Search code examples
pythonemailunicodecharacter-encodingrfc2231

Email an attachment with non-ascii filename with python email


How can I send an email with a file attached where the file name contains unicode characters?

Up to now, the file will arrive but with the filename "noname".

This is the part that works perfectly well for ASCII filenames:

import smtplib
from email.mime.text import MIMEText
from email.MIMEBase import MIMEBase
from email.MIMEMultipart import MIMEMultipart
from email.mime.application import MIMEApplication
from email.Utils import formatdate
from email import Encoders
from email.Utils import encode_rfc2231

msg = MIMEMultipart()
msg['Subject'] = "New magazine delivery!"
msg['From'] = sender_email
msg['To'] = ', '.join(kindle_emails)
msg['Date'] = formatdate(localtime=True)
message = "see attachment"
msg.attach(MIMEText(message))
part = MIMEApplication(open(f, 'rb').read(), _subtype='application/x-mobipocket-ebook')

part.add_header('Content-Disposition', 'attachment', filename=os.path.basename(filename)
msg.attach(part)

First try

Adding a tuple of encoding, language and encoded string and not only the filename.

part.add_header('Content-Disposition', 'attachment', filename=('utf-8', 'fr', os.path.basename(f).encode('utf-8')))

Second try:

Setting the charset globally like this:

from email import Charset
Charset.add_charset('utf-8', Charset.QP, Charset.QP, 'utf-8')

Third try

Using utils.encode_rfc2231

from email.Utils import encode_rfc2231
utf8filename = encode_rfc2231(os.path.basename(f).encode('utf-8'), charset='utf-8')
part.add_header('Content-Disposition', 'attachment', filename=('utf-8', 'fr', utf8filename))

Fourth try

Using urllib.quote() to urlencode the filename. This has the same effect on the filename as the third method.

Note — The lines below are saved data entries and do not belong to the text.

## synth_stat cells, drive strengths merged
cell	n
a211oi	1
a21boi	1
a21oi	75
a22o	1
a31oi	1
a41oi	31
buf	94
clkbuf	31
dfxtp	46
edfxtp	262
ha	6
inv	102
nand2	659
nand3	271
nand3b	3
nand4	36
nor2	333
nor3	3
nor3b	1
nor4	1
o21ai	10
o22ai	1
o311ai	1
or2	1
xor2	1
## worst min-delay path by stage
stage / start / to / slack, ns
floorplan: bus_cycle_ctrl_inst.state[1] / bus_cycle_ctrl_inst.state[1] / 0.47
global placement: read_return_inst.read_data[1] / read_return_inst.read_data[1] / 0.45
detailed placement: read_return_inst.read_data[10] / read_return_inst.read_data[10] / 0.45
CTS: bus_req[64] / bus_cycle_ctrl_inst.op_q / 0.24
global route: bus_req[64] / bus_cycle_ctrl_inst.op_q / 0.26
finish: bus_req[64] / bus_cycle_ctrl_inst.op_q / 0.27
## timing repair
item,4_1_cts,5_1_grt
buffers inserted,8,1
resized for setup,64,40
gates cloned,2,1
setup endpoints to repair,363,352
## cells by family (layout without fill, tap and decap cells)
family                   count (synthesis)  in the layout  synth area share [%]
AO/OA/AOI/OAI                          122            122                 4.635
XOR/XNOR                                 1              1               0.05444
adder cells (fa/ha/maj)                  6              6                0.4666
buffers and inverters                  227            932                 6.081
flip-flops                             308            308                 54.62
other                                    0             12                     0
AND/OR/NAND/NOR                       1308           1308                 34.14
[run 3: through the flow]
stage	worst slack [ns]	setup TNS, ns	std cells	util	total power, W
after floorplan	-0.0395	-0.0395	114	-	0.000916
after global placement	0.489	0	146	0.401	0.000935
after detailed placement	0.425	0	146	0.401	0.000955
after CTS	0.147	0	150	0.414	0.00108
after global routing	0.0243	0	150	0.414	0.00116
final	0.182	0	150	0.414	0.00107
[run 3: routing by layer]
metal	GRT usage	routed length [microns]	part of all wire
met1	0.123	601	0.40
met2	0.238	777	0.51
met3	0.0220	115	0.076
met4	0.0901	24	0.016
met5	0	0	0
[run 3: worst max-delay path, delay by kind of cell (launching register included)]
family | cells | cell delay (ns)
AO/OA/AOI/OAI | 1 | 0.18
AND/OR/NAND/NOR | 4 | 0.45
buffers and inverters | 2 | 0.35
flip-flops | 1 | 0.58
## src/rtl/fu_config.svh

```systemverilog
////////////////////////////////////////
// Widths for the FU datapath and counters
// FU_DIV_CNT_WIDTH must hold FU_DATA_WIDTH
////////////////////////////////////////

`ifndef FU_CONFIG_SVH
`define FU_CONFIG_SVH

// Operand and result width
`define FU_DATA_WIDTH 32
// Accumulation counter and target width
`define FU_ACC_CNT_WIDTH 16
// Divider step counter width
`define FU_DIV_CNT_WIDTH 6

`endif

```

## src/rtl/fu_pkg.sv

```systemverilog
////////////////////////////////////////
// FU opcodes and operand/result bundles
////////////////////////////////////////

`include "fu_config.svh"

package fu_pkg;

  // FU opcode, 5 bits to match the PE instruction field
  typedef enum logic [4:0] {
    NOP,
    ADD,
    SUB,
    MUL,
    LSH,
    ARSH,
    LRSH,
    MIN,
    MAX,
    ABS,
    ACC,
    DIV,
    REM
  } fu_op_e;

  // Operand pair from the PE input muxes
  typedef struct packed {
    logic [`FU_DATA_WIDTH-1:0] a;
    logic [`FU_DATA_WIDTH-1:0] b;
  } fu_operands_t;

  // Main result plus second half of a division
  typedef struct packed {
    logic [`FU_DATA_WIDTH-1:0] res;
    logic [`FU_DATA_WIDTH-1:0] rem_q;
  } fu_result_t;

endpackage

```

## src/rtl/fu_alu.sv

```systemverilog
////////////////////////////////////////
// Single-cycle datapath, no DIV/REM here
// Shift amount uses low log2(width) bits of b
////////////////////////////////////////

`timescale 1ns/1ps

`include "fu_config.svh"

module fu_alu
  import fu_pkg::*;
(
  input  fu_op_e                    instr_i,
  input  fu_operands_t              ops_i,
  output logic [`FU_DATA_WIDTH-1:0] res_o
);

  localparam int W = `FU_DATA_WIDTH;
  localparam int SHW = $clog2(W);

  // Shared adder, bit 0 carries the +1 for subtraction
  logic [W:0]     add_op1;
  logic [W:0]     add_op2;
  logic [W:0]     add_res;
  logic [W-1:0]   sum;
  logic [W-1:0]   mul_res;
  logic [W-1:0]   a_rev;
  logic [2*W-1:0] shift_op;
  logic [2*W-1:0] shift_ext;
  logic [W-1:0]   shift_res;
  logic [W-1:0]   lsh_res;
  logic [SHW-1:0] shamt;
  logic           a_lt_b;

  ////////////////////////////////////////
  // Adder operand select
  ////////////////////////////////////////
  always_comb begin
    add_op1 = {ops_i.a, 1'b0};
    add_op2 = {ops_i.b, 1'b0};
    case (instr_i)
      // a - b as a + ~b + 1
      SUB, MIN, MAX: begin
        add_op1 = {ops_i.a, 1'b1};
        add_op2 = {~ops_i.b, 1'b1};
      end
      // -a as ~a + 1
      ABS: begin
        add_op1 = {~ops_i.a, 1'b1};
        add_op2 = {{W{1'b0}}, 1'b1};
      end
      default: ;
    endcase
  end

  assign add_res = add_op1 + add_op2;
  // Drop the carry-in slot
  assign sum = add_res[W:1];

  // Low half of the product only
  assign mul_res = ops_i.a * ops_i.b;

  ////////////////////////////////////////
  // Shifter
  ////////////////////////////////////////
  assign shamt = ops_i.b[SHW-1:0];

  // Left shift = reversed right shift
  always_comb begin
    for (int i = 0; i < W; i++) begin
      a_rev[i] = ops_i.a[W-1-i];
    end
  end

  always_comb begin
    case (instr_i)
      LRSH:    shift_op = {{W{1'b0}}, ops_i.a};
      LSH:     shift_op = {{W{1'b0}}, a_rev};
      default: shift_op = {{W{ops_i.a[W-1]}}, ops_i.a};
    endcase
  end

  assign shift_ext = $signed(shift_op) >>> shamt;
  assign shift_res = shift_ext[W-1:0];

  // Undo the reversal
  always_comb begin
    for (int i = 0; i < W; i++) begin
      lsh_res[i] = shift_res[W-1-i];
    end
  end

  // Signed a < b; differing signs decide alone, else sign of a - b
  assign a_lt_b = (ops_i.a[W-1] != ops_i.b[W-1]) ? ops_i.a[W-1] : sum[W-1];

  ////////////////////////////////////////
  // Result select
  ////////////////////////////////////////
  always_comb begin
    case (instr_i)
      ADD, SUB, ACC: res_o = sum;
      MUL:           res_o = mul_res;
      LSH:           res_o = lsh_res;
      ARSH, LRSH:    res_o = shift_res;
      MIN:           res_o = a_lt_b ? ops_i.a : ops_i.b;
      MAX:           res_o = a_lt_b ? ops_i.b : ops_i.a;
      ABS:           res_o = ops_i.a[W-1] ? sum : ops_i.a;
      default:       res_o = '0;
    endcase
  end

endmodule

```

## src/rtl/fu_acc_ctrl.sv

```systemverilog
////////////////////////////////////////
// Target must stay stable while ACC/MAX runs
////////////////////////////////////////

`timescale 1ns/1ps

`include "fu_config.svh"

module fu_acc_ctrl
  import fu_pkg::*;
(
  input  logic                         clk_i,
  input  logic                         rst_n_i,
  input  logic                         acc_op_i,
  input  logic                         ops_valid_i,
  input  logic                         pea_ready_i,
  input  logic [`FU_ACC_CNT_WIDTH-1:0] acc_target_i,
  output logic                         acc_valid_o,
  output logic                         acc_loopback_o
);

  logic [`FU_ACC_CNT_WIDTH-1:0] acc_cnt;
  logic                         accept;
  logic                         at_target;

  // Operand taken only when array can move
  assign accept    = ops_valid_i && pea_ready_i;
  assign at_target = (acc_cnt == acc_target_i);

  // Count accepted operands, clear on last or on any other opcode
  always_ff @(posedge clk_i or negedge rst_n_i) begin
    if (!rst_n_i) begin
      acc_cnt        <= '0;
      acc_loopback_o <= 1'b0;
    end else if (!acc_op_i) begin
      acc_cnt        <= '0;
      acc_loopback_o <= 1'b0;
    end else if (accept && at_target) begin
      acc_cnt        <= '0;
      acc_loopback_o <= 1'b0;
    end else if (accept) begin
      acc_cnt        <= acc_cnt + 1'b1;
      acc_loopback_o <= 1'b1;
    end
  end

  // Final operand present
  assign acc_valid_o = at_target && ops_valid_i;

  a_cnt_bounded : assert property (@(posedge clk_i) disable iff (!rst_n_i)
    acc_op_i |-> (acc_cnt <= acc_target_i));

endmodule

```

## src/rtl/fu_serial_divider.sv

```systemverilog
////////////////////////////////////////
// Radix-2 restoring with done FU_DATA_WIDTH+1 cycles after start
// start_i only while ready_o and result held until next start
////////////////////////////////////////

`timescale 1ns/1ps

`include "fu_config.svh"

module fu_serial_divider
  import fu_pkg::*;
(
  input  logic         clk_i,
  input  logic         rst_n_i,
  input  logic         start_i,
  input  fu_operands_t ops_i,
  output logic         ready_o,
  output logic         done_o,
  output fu_result_t   result_o
);

  localparam int W = `FU_DATA_WIDTH;
  localparam int CW = `FU_DIV_CNT_WIDTH;
  localparam logic [CW-1:0] LAST_STEP = CW'(W);

  // Control
  logic          busy_q;
  logic          done_q;
  logic [CW-1:0] step_q;

  // Datapath holds magnitudes until the final fix
  logic [W-1:0]  part_rem_q;
  logic [W-1:0]  quot_q;
  logic [W-1:0]  divisor_q;
  logic          neg_quot_q;
  logic          neg_rem_q;
  logic          div_zero_q;
  fu_result_t    result_q;

  logic [W-1:0]  a_abs;
  logic [W-1:0]  b_abs;
  logic [W:0]    shifted;
  logic [W:0]    trial;

  assign a_abs = ops_i.a[W-1] ? (~ops_i.a + 1'b1) : ops_i.a;
  assign b_abs = ops_i.b[W-1] ? (~ops_i.b + 1'b1) : ops_i.b;

  // Bring down next dividend bit and try subtract
  assign shifted = {part_rem_q, quot_q[W-1]};
  assign trial   = shifted - {1'b0, divisor_q};

  ////////////////////////////////////////
  // Step sequencing
  ////////////////////////////////////////
  always_ff @(posedge clk_i or negedge rst_n_i) begin
    if (!rst_n_i) begin
      busy_q <= 1'b0;
      done_q <= 1'b0;
      step_q <= '0;
    end else begin
      done_q <= 1'b0;
      if (start_i) begin
        busy_q <= 1'b1;
        step_q <= '0;
      end else if (busy_q) begin
        // Extra cycle after last step for sign fix
        if (step_q == LAST_STEP) begin
          busy_q <= 1'b0;
          done_q <= 1'b1;
        end else begin
          step_q <= step_q + 1'b1;
        end
      end
    end
  end

  ////////////////////////////////////////
  // Restoring datapath
  ////////////////////////////////////////
  always_ff @(posedge clk_i) begin
    if (start_i) begin
      part_rem_q <= '0;
      quot_q     <= a_abs;
      divisor_q  <= b_abs;
      neg_quot_q <= ops_i.a[W-1] ^ ops_i.b[W-1];
      neg_rem_q  <= ops_i.a[W-1];
      div_zero_q <= (ops_i.b == '0);
    end else if (busy_q && step_q != LAST_STEP) begin
      // Negative trial means restore
      if (trial[W]) begin
        part_rem_q <= shifted[W-1:0];
        quot_q     <= {quot_q[W-2:0], 1'b0};
      end else begin
        part_rem_q <= trial[W-1:0];
        quot_q     <= {quot_q[W-2:0], 1'b1};
      end
    end else if (busy_q) begin
      // Truncate toward zero with remainder sign from dividend
      result_q.res   <= div_zero_q ? '1 : (neg_quot_q ? (~quot_q + 1'b1) : quot_q);
      result_q.rem_q <= neg_rem_q ? (~part_rem_q + 1'b1) : part_rem_q;
    end
  end

  assign ready_o  = !busy_q;
  assign done_o   = done_q;
  assign result_o = result_q;

  // Launch logic in the top must honour ready_o
  a_no_start_busy : assert property (@(posedge clk_i) disable iff (!rst_n_i)
    start_i |-> !busy_q);

  // Fixed latency and a one-cycle done pulse
  a_done_pulse : assert property (@(posedge clk_i) disable iff (!rst_n_i)
    start_i |-> ##(W+2) done_q ##1 !done_q);

endmodule

```

## src/rtl/fu_top.sv

```systemverilog
////////////////////////////////////////
// Strobe/level interface, no handshake
// DIV/REM launch only while divider ready_o
////////////////////////////////////////

`timescale 1ns/1ps

`include "fu_config.svh"

module fu_top
  import fu_pkg::*;
(
  input  logic                         clk_i,
  input  logic                         rst_n_i,
  input  fu_op_e                       instr_i,
  input  fu_operands_t                 ops_i,
  input  logic                         ops_valid_i,
  input  logic                         pea_ready_i,
  input  logic [`FU_ACC_CNT_WIDTH-1:0] acc_target_i,
  output logic                         valid_o,
  output logic                         ready_o,
  output logic                         acc_loopback_o,
  output fu_result_t                   result_o
);

  // Instruction class
  logic                      acc_op;
  logic                      div_op;
  // Sub-unit returns
  logic [`FU_DATA_WIDTH-1:0] alu_res;
  logic                      acc_valid;
  logic                      div_start;
  logic                      div_ready;
  logic                      div_done;
  fu_result_t                div_result;

  // Everything else is single cycle
  assign acc_op = (instr_i == ACC) || (instr_i == MAX);
  assign div_op = (instr_i == DIV) || (instr_i == REM);

  assign div_start = ops_valid_i && div_op && div_ready;

  fu_alu u_alu (
    .instr_i (instr_i),
    .ops_i   (ops_i),
    .res_o   (alu_res)
  );

  fu_acc_ctrl u_acc_ctrl (
    .clk_i          (clk_i),
    .rst_n_i        (rst_n_i),
    .acc_op_i       (acc_op),
    .ops_valid_i    (ops_valid_i),
    .pea_ready_i    (pea_ready_i),
    .acc_target_i   (acc_target_i),
    .acc_valid_o    (acc_valid),
    .acc_loopback_o (acc_loopback_o)
  );

  fu_serial_divider u_divider (
    .clk_i    (clk_i),
    .rst_n_i  (rst_n_i),
    .start_i  (div_start),
    .ops_i    (ops_i),
    .ready_o  (div_ready),
    .done_o   (div_done),
    .result_o (div_result)
  );

  ////////////////////////////////////////
  // Valid, ready and result select
  ////////////////////////////////////////
  always_comb begin
    valid_o        = ops_valid_i;
    ready_o        = 1'b1;
    result_o.res   = alu_res;
    result_o.rem_q = '0;
    if (div_op) begin
      valid_o = div_done;
      ready_o = div_ready;
      // REM returns remainder first, quotient second
      if (instr_i == REM) begin
        result_o.res   = div_result.rem_q;
        result_o.rem_q = div_result.res;
      end else begin
        result_o = div_result;
      end
    end else if (acc_op) begin
      valid_o = acc_valid;
    end
  end

endmodule

```
## config.mk

```make
export PLATFORM = sky130hd
export DESIGN_NAME = usb_tx_top
export DESIGN_NICKNAME = d
export VERILOG_FILES = /design/src/usb_link_pkg.sv /design/src/usb_tx_ctrl_pkg.sv /design/src/crc5.sv /design/src/tx_arbiter.sv /design/src/usb_tx.sv /design/src/usb_tx_top.sv
export SDC_FILE = /design/constraint.sdc
export NUM_CORES = 1
export LEC_CHECK = 0
export BUFFER_PORTS_ARGS = -buffer_cell sky130_fd_sc_hd__buf_2
export CORE_MARGIN = 10
export CORE_UTILIZATION = 49
export DETAILED_ROUTE_END_ITERATION = 10
export PLACE_DENSITY = 0.82
export SLEW_MARGIN = 10
export SYNTH_ARGS = -nofsm -noshare
export SYNTH_HDL_FRONTEND = slang
export SYNTH_HIERARCHICAL = 1
export SYNTH_SLANG_ARGS = --single-unit
```

## constraint.sdc

```tcl
create_clock -name clk -period 2.37 [get_ports clk]
set_input_delay 0.3555 -clock clk [delete_from_list [all_inputs] [get_ports clk]]
set_output_delay 0.3555 -clock clk [all_outputs]
set_load 0.01 [all_outputs]
```
`config.mk`:
```
export PLATFORM = sky130hd
export DESIGN_NAME = multicore_top
export DESIGN_NICKNAME = d
export VERILOG_FILES = /design/src/logic/mc_cfg_pkg.sv /design/src/logic/mc_types_pkg.sv /design/src/logic/reset_stagger.sv /design/src/logic/stream_core.sv /design/src/logic/out_select.sv /design/src/logic/multicore_top.sv
export SDC_FILE = /design/constraint.sdc
export NUM_CORES = 1
export LEC_CHECK = 0
export ABC_AREA = 1
export BUFFER_PORTS_ARGS = -buffer_cell sky130_fd_sc_hd__buf_2
export CAP_MARGIN = 0
export CORE_MARGIN = 5
export CORE_UTILIZATION = 40
export DETAILED_ROUTE_END_ITERATION = 10
export SETUP_SLACK_MARGIN = 0.02
export SYNTH_ARGS = -nofsm -noshare
export SYNTH_HDL_FRONTEND = slang
export SYNTH_SLANG_ARGS = --single-unit
```
`constraint.sdc`:
```
create_clock -name clk -period 2 [get_ports clk]
set_clock_uncertainty 0.15 [all_clocks]
set_input_delay 0.1 -clock clk [delete_from_list [all_inputs] [get_ports clk]]
set_output_delay 0.1 -clock clk [all_outputs]
set_load 0.02 [all_outputs]
```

utf8filename = urllib.quote(os.path.basename(f).encode('utf-8'))
part.add_header('Content-Disposition', 'attachment', filename=('utf-8', 'fr', utf8filename))

Any ideas?

Am I missing something essential about RFC2231 filename character encoding?

I use Gmail's SMTP server and python 2.7.


Solution

  • Instead of telling the server that it's UTF-8 like this:

    filename=('utf-8', 'fr', os.path.basename(f).encode('utf-8'))
    

    ...it works when I just send UTF-8 without telling so:

    filename=os.path.basename(f).encode('utf-8')
    

    The file name will be properly displayed.

    This seems to contradict the documentation which states:

    If the value contains non-ASCII characters, it must be specified as a three tuple in the format (CHARSET, LANGUAGE, VALUE), where CHARSET is a string naming the charset to be used to encode the value, LANGUAGE can usually be set to None or the empty string (see RFC 2231 for other possibilities), and VALUE is the string value containing non-ASCII code points.

    This doesn't work, however the python 3 documentation adds: .

    If a three tuple is not passed and the value contains non-ASCII characters, it is automatically encoded in RFC 2231 format using a CHARSET of utf-8 and a LANGUAGE of None.

    Only this works, even for python 2.7, though it's not mentioned in the docs.